Overexpression of AhpC enhances stress tolerance and N2–fixation in Anabaena by upregulating stress responsive genes

• Published in: Biochimica et biophysica acta Vol. 1860; no. 11; pp. 2576 - 2588
• Main Authors: Shrivastava, Alok Kumar, Pandey, Sarita, Dietz, Karl Josef, Singh, Prashant Kumar, Singh, Shilpi, Rai, Ruchi, Rai, Lal Chand
• Format: Journal Article
• Language: English
• Published: Netherlands Elsevier B.V 01.11.2016
• Subjects: AhpC; Anabaena; Anabaena - genetics; Anabaena - metabolism; Bacterial Proteins - genetics; Bacterial Proteins - metabolism; carbon dioxide; catalase; Gene cloning; gene expression regulation; Gene Expression Regulation, Bacterial; gene overexpression; genes; growth retardation; Heterocyst; malondialdehyde; mutants; Nitrogen Fixation; nitrogenase; Oxidative Stress; peroxides; Peroxiredoxins - genetics; Peroxiredoxins - metabolism; photosystem I; stress tolerance; superoxide dismutase; Transcript regulation; transcription (genetics); Transcriptional Activation; Transformation; Up-Regulation; Gene cloning; Transformation; Heterocyst; AhpC; Anabaena; Transcript regulation
• ISSN: 0304-4165; 0006-3002; 1872-8006
• DOI: 10.1016/j.bbagen.2016.07.031

The study explores the significance of peroxides in regulating the CO2- and N2-fixation capacities in Anabaena sp. PCC7120. To this end Anabaena strains were generated carrying an extra copy of ahpC (An+ahpC) or by deleting from their endogenous functional ahpC (AnΔahpC). AhpC levels were 2.2- to 6.0-fold higher in An+ahpC than in wild type.
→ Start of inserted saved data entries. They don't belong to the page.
This is an optimization exercise on Yosys and OpenROAD, whose aim is small area, a short achievable clock period and few clock cycles, not a production implementation.
Only simulation tests tie the RTL to the original design; equivalence was not proved.
Power is estimated from default activity; no workload was simulated.

Setup of red:
Design matvec_accel_top, start of the top module:
module matvec_accel_top (
  input  logic            clk_main_a0,
  input  logic            rst_main_n_sync,
  input  logic            awvalid,
  input  axil_pkg::addr_t awaddr,
  output logic            awready,
  input  logic            wvalid,
  input  axil_pkg::word_t wdata,
  input  logic [3:0]      wstrb,
  output logic            wready,
  output logic            bvalid,
  output axil_pkg::resp_t bresp,
  input  logic            bready,
  input  logic            arvalid,
  input  axil_pkg::addr_t araddr,
  output logic            arready,
  output logic            rvalid,
  output axil_pkg::word_t rdata,
  output axil_pkg::resp_t rresp,
  input  logic            rready,
  output logic            busy
);
Size: roughly 3000 flip-flops, ~150 I/O pins, roughly 100000 sq um of cells after synthesis.
==> flow/config.mk <==
export PLATFORM = sky130hd
export DESIGN_NAME = matvec_accel_top
export DESIGN_NICKNAME = matvec_accel_top
export VERILOG_FILES = /design/flow/design.v
export SDC_FILE = /design/flow/constraint.sdc
export NUM_CORES = 4
export LEC_CHECK = 0
export ABC_CLOCK_PERIOD_IN_PS = 3800
export CAP_MARGIN = 20
export CORE_MARGIN = 2
export CORE_UTILIZATION = 50
export CTS_CLUSTER_DIAMETER = 100
export CTS_CLUSTER_SIZE = 30
export SLEW_MARGIN = 20
==> flow/constraint.sdc <==
create_clock -name core_clock -period 13.0 [get_ports {clk_main_a0}]
set_input_delay 2.6000 -clock core_clock [delete_from_list [all_inputs] [get_ports {clk_main_a0}]]
set_output_delay 2.6000 -clock core_clock [all_outputs]
set_load 0.01 [all_outputs]
standard.sh (not shown) runs the stock make flow with config.mk's settings and CLKGATE_MAP_FILE= SYNTH_SCRIPT=/design/flow/synth_recipe.tcl, a recipe that flattens the netlist after the stock synthesis.
==> flow/flow/run.sh <==
#!/bin/bash
set -euo pipefail
bash standard.sh synth > synth.log 2>&1
bash standard.sh SETUP_SLACK_MARGIN=9.2 "BUFFER_PORTS_ARGS=-buffer_cell sky130_fd_sc_hd__buf_2" finish > layout.log 2>&1
Testbench counts of red, summed over its fixed seeds: cycles 34,751.
Input-level comparison between blue and red:
-- flow/config.mk --
<<< red, line 12
export CTS_CLUSTER_DIAMETER = 100
export CTS_CLUSTER_SIZE = 30
export SLEW_MARGIN = 20
>>> blue, line 12
export CTS_CLUSTER_DIAMETER = 100
export CTS_CLUSTER_SIZE = 28
export SLEW_MARGIN = 20
--- outcome ---
Across red and blue, the outcome is the same: a clean finish for every run.
From red to blue the numbers moved as follows: portion of the layout cell area used by clock cells rose 0.38 points, clock-buffer cell count shows an increase of about 10%, wire length of the first global-routing pass has remained practically unchanged, layout overhead on the synthesized area increased 0.59 points.
diff inputs: blue => green
-- flow/config.mk --
<<< blue, line 10
export CORE_MARGIN = 2
export CORE_UTILIZATION = 50
export CTS_CLUSTER_DIAMETER = 100
export CTS_CLUSTER_SIZE = 28
export SLEW_MARGIN = 20
>>> green, line 10
export CORE_MARGIN = 2
export CORE_UTILIZATION = 55
export CTS_CLUSTER_DIAMETER = 100
export CTS_CLUSTER_SIZE = 25
export SLEW_MARGIN = 20
[summary]
Each of the runs, namely blue and green, reached the end of the flow and came out clean.
Relative to blue, met1 track demand over resource has increased by 5.6 points in green.
Compared with blue, in green placed instance area about even; number of standard cells in the layout, taps in and fillers out fell about 1.7%; global-route usage rose 3.1 points; number of resized instances in the post-cts repair step rose 27.
[compare] base=blue new=green: met3 usage comparable; final weighted congestion in routability-driven placement now larger; routed wire length now larger.
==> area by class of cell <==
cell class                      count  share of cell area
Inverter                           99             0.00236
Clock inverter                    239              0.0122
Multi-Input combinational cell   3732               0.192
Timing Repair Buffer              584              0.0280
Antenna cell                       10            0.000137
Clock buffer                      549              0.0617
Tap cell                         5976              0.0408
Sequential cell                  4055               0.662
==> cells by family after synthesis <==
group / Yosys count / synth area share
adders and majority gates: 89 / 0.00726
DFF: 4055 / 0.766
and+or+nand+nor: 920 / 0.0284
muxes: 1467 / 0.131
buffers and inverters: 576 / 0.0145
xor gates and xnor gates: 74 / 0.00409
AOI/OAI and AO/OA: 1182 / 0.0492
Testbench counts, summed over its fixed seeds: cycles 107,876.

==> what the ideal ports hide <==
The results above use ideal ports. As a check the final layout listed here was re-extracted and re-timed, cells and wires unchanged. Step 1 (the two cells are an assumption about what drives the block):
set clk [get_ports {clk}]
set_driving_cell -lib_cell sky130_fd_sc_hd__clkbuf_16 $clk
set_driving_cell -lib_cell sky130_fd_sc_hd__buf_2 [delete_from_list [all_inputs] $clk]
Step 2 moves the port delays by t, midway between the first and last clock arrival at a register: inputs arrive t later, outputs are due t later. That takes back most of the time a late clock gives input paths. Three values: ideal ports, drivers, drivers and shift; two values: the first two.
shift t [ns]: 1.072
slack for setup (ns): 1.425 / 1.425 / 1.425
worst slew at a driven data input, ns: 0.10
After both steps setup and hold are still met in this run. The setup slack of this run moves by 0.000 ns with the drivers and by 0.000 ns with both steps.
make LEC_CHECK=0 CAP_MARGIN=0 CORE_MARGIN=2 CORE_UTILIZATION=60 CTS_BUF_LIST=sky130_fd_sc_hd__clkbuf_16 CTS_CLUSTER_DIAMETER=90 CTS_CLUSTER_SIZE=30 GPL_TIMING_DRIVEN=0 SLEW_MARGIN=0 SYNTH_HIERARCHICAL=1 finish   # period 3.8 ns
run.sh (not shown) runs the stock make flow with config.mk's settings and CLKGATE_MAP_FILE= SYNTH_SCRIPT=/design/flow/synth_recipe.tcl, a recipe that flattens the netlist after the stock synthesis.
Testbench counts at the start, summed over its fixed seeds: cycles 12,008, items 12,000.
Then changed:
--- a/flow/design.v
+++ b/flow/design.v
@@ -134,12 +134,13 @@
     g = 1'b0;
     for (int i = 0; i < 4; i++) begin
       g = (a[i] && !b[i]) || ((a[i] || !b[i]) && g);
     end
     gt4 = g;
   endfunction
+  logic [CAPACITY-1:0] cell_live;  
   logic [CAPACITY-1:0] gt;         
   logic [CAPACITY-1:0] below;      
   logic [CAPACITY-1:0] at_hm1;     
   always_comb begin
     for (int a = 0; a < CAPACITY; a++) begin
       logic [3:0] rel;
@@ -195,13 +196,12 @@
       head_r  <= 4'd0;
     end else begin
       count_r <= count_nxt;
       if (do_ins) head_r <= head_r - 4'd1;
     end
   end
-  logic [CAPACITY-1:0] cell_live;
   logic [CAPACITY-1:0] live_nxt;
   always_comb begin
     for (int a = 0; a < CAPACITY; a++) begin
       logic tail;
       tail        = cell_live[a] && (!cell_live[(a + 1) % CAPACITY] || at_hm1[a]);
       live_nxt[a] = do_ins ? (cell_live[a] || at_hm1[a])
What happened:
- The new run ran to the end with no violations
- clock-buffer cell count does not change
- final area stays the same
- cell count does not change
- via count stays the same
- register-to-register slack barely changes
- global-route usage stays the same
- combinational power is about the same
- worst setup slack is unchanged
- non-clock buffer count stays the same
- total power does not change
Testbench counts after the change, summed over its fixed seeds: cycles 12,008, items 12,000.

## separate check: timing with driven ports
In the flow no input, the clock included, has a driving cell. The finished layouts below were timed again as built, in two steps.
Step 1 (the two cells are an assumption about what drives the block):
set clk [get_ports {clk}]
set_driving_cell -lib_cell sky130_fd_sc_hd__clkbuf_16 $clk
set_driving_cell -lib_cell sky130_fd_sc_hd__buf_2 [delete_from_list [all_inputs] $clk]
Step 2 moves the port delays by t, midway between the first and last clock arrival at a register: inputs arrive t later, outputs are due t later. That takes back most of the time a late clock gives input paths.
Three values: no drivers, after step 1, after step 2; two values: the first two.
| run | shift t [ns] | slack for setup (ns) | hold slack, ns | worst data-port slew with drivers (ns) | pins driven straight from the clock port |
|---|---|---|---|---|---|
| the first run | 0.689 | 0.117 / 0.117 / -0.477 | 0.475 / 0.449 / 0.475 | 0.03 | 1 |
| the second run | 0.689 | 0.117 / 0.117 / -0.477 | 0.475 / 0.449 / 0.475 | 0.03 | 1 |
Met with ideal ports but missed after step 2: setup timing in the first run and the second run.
Background: an optimization exercise with open tools, aiming at small area. Do not read the settings as production practice.
Only simulation tests tie the RTL to the original design; equivalence was not proved.

==> trial 73: inputs <==
## reg_file_sb
module reg_file_sb #(
    parameter  int XLEN   = 32,
    parameter  int NREGS  = 32,
    parameter  int NRD    = 4,
    parameter  int NWR    = 2,
    parameter  int BYPASS = 1,
    localparam int IDX    = $clog2(NREGS),
    localparam int NGRP   = (NREGS + 1) / 3
) (
    input  logic                 i_clk,
    input  logic                 i_rstn,
    input  logic                 i_flush,
    input  logic                 i_set_en,
    input  logic [IDX-1:0]       i_set_id,
    input  logic [NWR-1:0]       i_wen,
    input  logic [NWR*IDX-1:0]   i_wid,
    input  logic [NWR*XLEN-1:0]  i_wdata,
    input  logic [NRD*IDX-1:0]   i_rd_id,
    output logic [NRD*XLEN-1:0]  o_rd_data,
    output logic [NRD-1:0]       o_rd_busy,
    output logic                 o_ready
);
    logic [IDX:0] r_cnt;
    logic         w_run;
    always_ff @(posedge i_clk or negedge i_rstn) begin
        if (!i_rstn) begin
            r_cnt <= '0;
        end else if (!r_cnt[IDX]) begin
            r_cnt <= r_cnt + 1'b1;
        end
    end
    assign w_run   = r_cnt[IDX];
    assign o_ready = w_run;
    logic [IDX-1:0]  w_wid0, w_wid1;
    logic [XLEN-1:0] w_wd0, w_wd1;
    logic [XLEN-1:0] w_nwd0, w_nwd1;
    logic            w_we0x;
    assign w_wid0 = i_wid[0 +: IDX];
    assign w_wid1 = i_wid[IDX +: IDX];
    assign w_wd0  = i_wdata[0 +: XLEN];
    assign w_wd1  = i_wdata[XLEN +: XLEN];
    assign w_nwd1 = ~w_wd1;
    assign w_nwd0 = ~(w_wd0 & {XLEN{w_run}});
    assign w_we0x = i_wen[0] & ~(i_wen[1] & (w_wid0 == w_wid1));
    logic [3:0] w_p1_lo, w_p0_lo, w_ps_lo;
    logic [7:0] w_p1_hi, w_p0_hi, w_ps_hi;
    logic       w_rf;
    assign w_rf = w_run & ~i_flush;
    for (genvar i = 0; i < 4; i++) begin : g_plo
        assign w_p1_lo[i] = ~(w_wid1[1:0] == 2'(i));
        assign w_p0_lo[i] = w_run & ~(w_wid0[1:0] == 2'(i));
        assign w_ps_lo[i] = ~(i_set_id[1:0] == 2'(i));
    end
    for (genvar j = 0; j < 8; j++) begin : g_phi
        assign w_p1_hi[j] = ~(w_run & i_wen[1] & (w_wid1[4:2] == 3'(j)));
  ...
==> flow/config.mk <==
export PLATFORM = sky130hd
export DESIGN_NAME = reg_file_sb
export DESIGN_NICKNAME = reg_file_sb
export VERILOG_FILES = /design/flow/design.v
export SDC_FILE = /design/flow/constraint.sdc
export NUM_CORES = 4
export LEC_CHECK = 0
export CAP_MARGIN = 10
export CORE_MARGIN = 2
export CORE_UTILIZATION = 60
export CTS_BUF_LIST = sky130_fd_sc_hd__clkbuf_8
export SLEW_MARGIN = 10
export SYNTH_HIERARCHICAL = 1
==> flow/constraint.sdc <==
create_clock -name core_clock -period 10.0 [get_ports {i_clk}]
set_input_delay 2.0000 -clock core_clock [delete_from_list [all_inputs] [get_ports {i_clk}]]
set_output_delay 2.0000 -clock core_clock [all_outputs]
set_load 0.01 [all_outputs]
run.sh (not shown) runs the stock make flow with config.mk's settings and CLKGATE_MAP_FILE= SYNTH_SCRIPT=/design/flow/synth_recipe.tcl, a recipe that flattens the netlist after the stock synthesis.
==> trial 68 (differences from trial 73) <==
==> flow/design.v (replaced) <==
module reg_file_sb #(
    parameter  int XLEN   = 32,
    parameter  int NREGS  = 32,
    parameter  int NRD    = 4,
    parameter  int NWR    = 2,
    parameter  int BYPASS = 1,
    localparam int IDX    = $clog2(NREGS),
    localparam int NGRP   = (NREGS + 1) / 3
) (
    input  logic                 i_clk,
    input  logic                 i_rstn,
    input  logic                 i_flush,
    input  logic                 i_set_en,
    input  logic [IDX-1:0]       i_set_id,
    input  logic [NWR-1:0]       i_wen,
    input  logic [NWR*IDX-1:0]   i_wid,
    input  logic [NWR*XLEN-1:0]  i_wdata,
    input  logic [NRD*IDX-1:0]   i_rd_id,
    output logic [NRD*XLEN-1:0]  o_rd_data,
    output logic [NRD-1:0]       o_rd_busy,
    output logic                 o_ready
);
    logic [IDX:0] r_cnt;
    logic         w_run;
    always_ff @(posedge i_clk or negedge i_rstn) begin
        if (!i_rstn) begin
            r_cnt <= '0;
        end else if (!r_cnt[IDX]) begin
            r_cnt <= r_cnt + 1'b1;
        end
    end
    assign w_run   = r_cnt[IDX];
    assign o_ready = w_run;
    logic [IDX-1:0]  w_wid0, w_wid1;
    logic [XLEN-1:0] w_wd0, w_wd1;
    logic [XLEN-1:0] w_nwd0;
    logic            w_we0x;
    assign w_wid0 = i_wid[0 +: IDX];
    assign w_wid1 = i_wid[IDX +: IDX];
    assign w_wd0  = i_wdata[0 +: XLEN];
    assign w_wd1  = i_wdata[XLEN +: XLEN];
    assign w_nwd0 = ~(w_wd0 & {XLEN{w_run}});
    assign w_we0x = i_wen[0] & ~(i_wen[1] & (w_wid0 == w_wid1));
    logic [3:0] w_p1_lo, w_p0_lo, w_ps_lo;
    logic [7:0] w_p1_hi, w_p0_hi, w_ps_hi;
    logic       w_rf;
    assign w_rf = w_run & ~i_flush;
    for (genvar i = 0; i < 4; i++) begin : g_plo
        assign w_p1_lo[i] = (w_wid1[1:0] == 2'(i));
        assign w_p0_lo[i] = ~w_run | (w_wid0[1:0] == 2'(i));
        assign w_ps_lo[i] = (i_set_id[1:0] == 2'(i));
    end
    for (genvar j = 0; j < 8; j++) begin : g_phi
        assign w_p1_hi[j] = w_run & i_wen[1] & (w_wid1[4:2] == 3'(j));
        assign w_p0_hi[j] = ~w_run | (w_we0x & (w_wid0[4:2] == 3'(j)));
        assign w_ps_hi[j] = w_rf & i_set_en & (i_set_id[4:2] == 3'(j));
    end
    logic [XLEN-1:0]  r_mem  [1:NREGS-1];
    logic [NREGS-1:1] r_pend;
    for (genvar r = 1; r < NREGS; r++) begin : g_row
        logic            w_s1, w_set, w_pnxt;
        logic [1:0]      w_s0, w_ns1, w_nh;    
        logic [XLEN-1:0] w_d;
        logic w_x1, w_x0, w_h;
        rf_nand2 u_x1 (.i_a(w_p1_hi[r/4]), .i_b(w_p1_lo[r%4]), .o_y(w_x1));
        rf_inv   u_s1 (.i_a(w_x1), .o_y(w_s1));
        rf_inv   u_n1a (.i_a(w_s1), .o_y(w_ns1[0]));
        rf_inv   u_n1b (.i_a(w_s1), .o_y(w_ns1[1]));
        rf_nand2 u_x0 (.i_a(w_p0_hi[r/4]), .i_b(w_p0_lo[r%4]), .o_y(w_x0));
        rf_inv   u_s0a (.i_a(w_x0), .o_y(w_s0[0]));
        rf_inv   u_s0b (.i_a(w_x0), .o_y(w_s0[1]));
        rf_nor2  u_h  (.i_a(w_s1), .i_b(w_s0[0]), .o_y(w_h));
        rf_inv   u_nha (.i_a(w_h), .o_y(w_nh[0]));
        rf_inv   u_nhb (.i_a(w_h), .o_y(w_nh[1]));
        for (genvar b = 0; b < XLEN; b++) begin : g_bit
            rf_wsel u_w (
                .i_nh(w_nh[b/(XLEN/2)]), .i_q(r_mem[r][b]), .i_ns1(w_ns1[b/(XLEN/2)]), .i_d1(w_wd1[b]),
                .i_s0(w_s0[b/(XLEN/2)]), .i_nd0(w_nwd0[b]),
                .o_d(w_d[b])
            );
        end
        always_ff @(posedge i_clk) begin
            r_mem[r] <= w_d;
        end
        logic w_xs;
        rf_nand2 u_xs (.i_a(w_ps_hi[r/4]), .i_b(w_ps_lo[r%4]), .o_y(w_xs));
        rf_inv   u_st (.i_a(w_xs), .o_y(w_set));
        rf_pnxt u_pn (
            .i_p(r_pend[r]), .i_h(w_h), .i_rf(w_rf), .i_set(w_set),
            .o_d(w_pnxt)
        );
        always_ff @(posedge i_clk) begin
            r_pend[r] <= w_pnxt;
        end
    end
    for (genvar p = 0; p < NRD; p++) begin : g_rd
        logic [IDX-1:0]   w_id;
        logic             w_nz, w_b1, w_b0, w_m;
        logic [3:0]       w_lo;
        logic [7:0]       w_hi;
        logic [NREGS-1:1] w_sel [2];    
        logic [XLEN:0]    w_out;
        assign w_id = i_rd_id[p*IDX +: IDX];
        assign w_nz = |w_id;
        assign w_b1 = (BYPASS != 0) & w_run & w_nz & i_wen[1] & (w_wid1 == w_id);
        assign w_b0 = (BYPASS != 0) & w_run & w_nz & i_wen[0] & (w_wid0 == w_id) & ~w_b1;
        assign w_m  = w_run & ~w_b1 & ~w_b0;
        for (genvar i = 0; i < 4; i++) begin : g_lo
            assign w_lo[i] = (w_id[1:0] == 2'(i));
        end
        for (genvar j = 0; j < 8; j++) begin : g_hi
            assign w_hi[j] = w_m & (w_id[4:2] == 3'(j));
        end
        for (genvar r = 1; r < NREGS; r++) begin : g_sel
            logic w_xs;
            rf_nand2 u_xs  (.i_a(w_hi[r/4]), .i_b(w_lo[r%4]), .o_y(w_xs));
            rf_inv   u_sla (.i_a(w_xs), .o_y(w_sel[0][r]));
            rf_inv   u_slb (.i_a(w_xs), .o_y(w_sel[1][r]));
        end
        logic w_nb1, w_nb0;
        logic [1:0] w_b1d, w_b0d;
        assign w_nb1 = ~w_b1;
        assign w_nb0 = ~w_b0;
        rf_inv u_b1a (.i_a(w_nb1), .o_y(w_b1d[0]));
        rf_inv u_b1b (.i_a(w_nb1), .o_y(w_b1d[1]));
        rf_inv u_b0a (.i_a(w_nb0), .o_y(w_b0d[0]));
        rf_inv u_b0b (.i_a(w_nb0), .o_y(w_b0d[1]));
        for (genvar b = 0; b <= XLEN; b++) begin : g_bit
            localparam int H = (b < XLEN / 2) ? 0 : 1;
            logic [NREGS+1:1] w_s, w_c;
            logic [NGRP-1:0]  w_n;
            for (genvar r = 1; r < NREGS; r++) begin : g_c
                assign w_s[r] = w_sel[H][r];
                if (b < XLEN) begin : g_d
                    assign w_c[r] = r_mem[r][b];
                end else begin : g_p
                    assign w_c[r] = r_pend[r];
                end
            end
            assign w_s[NREGS]   = w_b1d[H];
            assign w_s[NREGS+1] = w_b0d[H];
            if (b < XLEN) begin : g_d
                assign w_c[NREGS]   = w_wd1[b];
                assign w_c[NREGS+1] = w_wd0[b];
            end else begin : g_p
                assign w_c[NREGS]   = 1'b0;
                assign w_c[NREGS+1] = 1'b0;
            end
            for (genvar g = 0; g < NGRP; g++) begin : g_g
                if (b < XLEN || 3*g+3 < NREGS) begin : g_3
                    rf_aoi3 u_a (
                        .i_s0(w_s[3*g+1]), .i_d0(w_c[3*g+1]),
                        .i_s1(w_s[3*g+2]), .i_d1(w_c[3*g+2]),
                        .i_s2(w_s[3*g+3]), .i_d2(w_c[3*g+3]),
                        .o_n(w_n[g])
                    );
                end else begin : g_1
                    rf_nand2 u_a (.i_a(w_s[3*g+1]), .i_b(w_c[3*g+1]), .o_y(w_n[g]));
                end
            end
            logic w_o1, w_o2, w_o12;
            rf_nand4 u_o1 (.i_a(w_n[0]), .i_b(w_n[1]), .i_c(w_n[2]), .i_d(w_n[3]), .o_y(w_o1));
            rf_nand4 u_o2 (.i_a(w_n[4]), .i_b(w_n[5]), .i_c(w_n[6]), .i_d(w_n[7]), .o_y(w_o2));
            rf_nor2  u_o3 (.i_a(w_o1), .i_b(w_o2), .o_y(w_o12));
            rf_nand4 u_o4 (.i_a(w_o12), .i_b(w_n[8]), .i_c(w_n[9]), .i_d(w_n[10]), .o_y(w_out[b]));
        end
        assign o_rd_data[p*XLEN +: XLEN] = w_out[XLEN-1:0];
        assign o_rd_busy[p]              = w_out[XLEN];
    end
endmodule
module rf_wsel (
    input  logic i_nh,
    input  logic i_q,
    input  logic i_ns1,
    input  logic i_d1,
    input  logic i_s0,
    input  logic i_nd0,
    output logic o_d
);
    logic w_x;
    assign w_x = ~((i_nh | i_q) & (i_ns1 | i_d1));
    assign o_d = ~((i_s0 & i_nd0) | w_x);
endmodule
module rf_pnxt (
    input  logic i_p,
    input  logic i_h,
    input  logic i_rf,
    input  logic i_set,
    output logic o_d
);
    assign o_d = i_set | (i_p & i_h & i_rf);
endmodule
module rf_aoi3 (
    input  logic i_s0,
    input  logic i_d0,
    input  logic i_s1,
    input  logic i_d1,
    input  logic i_s2,
    input  logic i_d2,
    output logic o_n
);
    assign o_n = ~((i_s0 & i_d0) | (i_s1 & i_d1) | (i_s2 & i_d2));
endmodule
module rf_nand2 (
    input  logic i_a,
    input  logic i_b,
    output logic o_y
);
    assign o_y = ~(i_a & i_b);
endmodule
module rf_nor2 (
    input  logic i_a,
    input  logic i_b,
    output logic o_y
);
    assign o_y = ~(i_a | i_b);
endmodule
module rf_inv (
    input  logic i_a,
    output logic o_y
);
    assign o_y = ~i_a;
endmodule
module rf_nand4 (
    input  logic i_a,
    input  logic i_b,
    input  logic i_c,
    input  logic i_d,
    output logic o_y
);
    assign o_y = ~(i_a & i_b & i_c & i_d);
endmodule
==> flow/config.mk (replaced) <==
export PLATFORM = sky130hd
export DESIGN_NAME = reg_file_sb
export DESIGN_NICKNAME = reg_file_sb
export VERILOG_FILES = /design/flow/design.v
export SDC_FILE = /design/flow/constraint.sdc
export NUM_CORES = 4
export LEC_CHECK = 0
export CAP_MARGIN = 10
export CELL_PAD_IN_SITES_DETAIL_PLACEMENT = 1
export CELL_PAD_IN_SITES_GLOBAL_PLACEMENT = 2
export CORE_MARGIN = 2
export CORE_UTILIZATION = 25
export PLACE_DENSITY = 0.35
export SLEW_MARGIN = 10
export SYNTH_HIERARCHICAL = 1
==> qor.yml <==
placed_design:
  hpwl_um: 314900
  place_area_um2: 61250
logic_synthesis:
  ys_seq_area_share_pct: 38.01
  synthSimpleGateAreaFrac_pct: 9.119
global_routing:
  grt_pass1_vias: 67740
  met3_usage_pct: 4.840
outcome:
  so_faults: "max-capacitance violations"
  status: "failed layout checks"
run:
  maxCapViolCount: 1
[end of results for trial 68]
An+ahpC revealed 1.4- to 2-fold upregulation of photosystems I and II, nitrogenase, superoxide dismutase and catalase activities while same activities were 1.3- to 2.5-fold downregulated in the insertional mutant (AnΔahpC) compared to the wild type. Peroxide, superoxide and malondialdehyde contents were low in An+ahpC and high in AnΔahpC. Growth was inhibited in AnΔahpC by approximately 40–60% compared to a 33–40% enhanced growth in An+ahpC under selected stresses. Most interestingly, heterocyst frequency was increased in An+ahpC. In order to address transcriptional and posttranscriptional effects, transcripts of genes including groEL, fld, kat, gor, gst, dps, bfr, tf, sodA, dnaK, prx, uspA, pcs and apx were quantified and found to be increased 1.33- to 7.70-fold in unstressed and 1.76- to 13.80-fold in stressed An+ahpC. In a converse manner, they were downregulated by 1.20- to 7.50-fold in unstressed and 1.23 to 10.20-fold in stressed AnΔahpC. It is concluded that the level of AhpC controls a major set of metabolic and developmental genes in normal and stress conditions and thus likely is in the core of the redox regulatory system of Anabaena. •AhpC introgression protects Anabaena from multiple abiotic stresses.•Experimental attestation of how addition/deletion of AhpC in Anabaena genome alters metabolic and transcriptomic responses.•AhpC introgression augmentated photosynthesis, nitrogen fixation and modulated regulatory network of antioxidative proteins.•An+ahpC holds potential to be used as biofertilizer in rice fields challenged by abiotic stresses.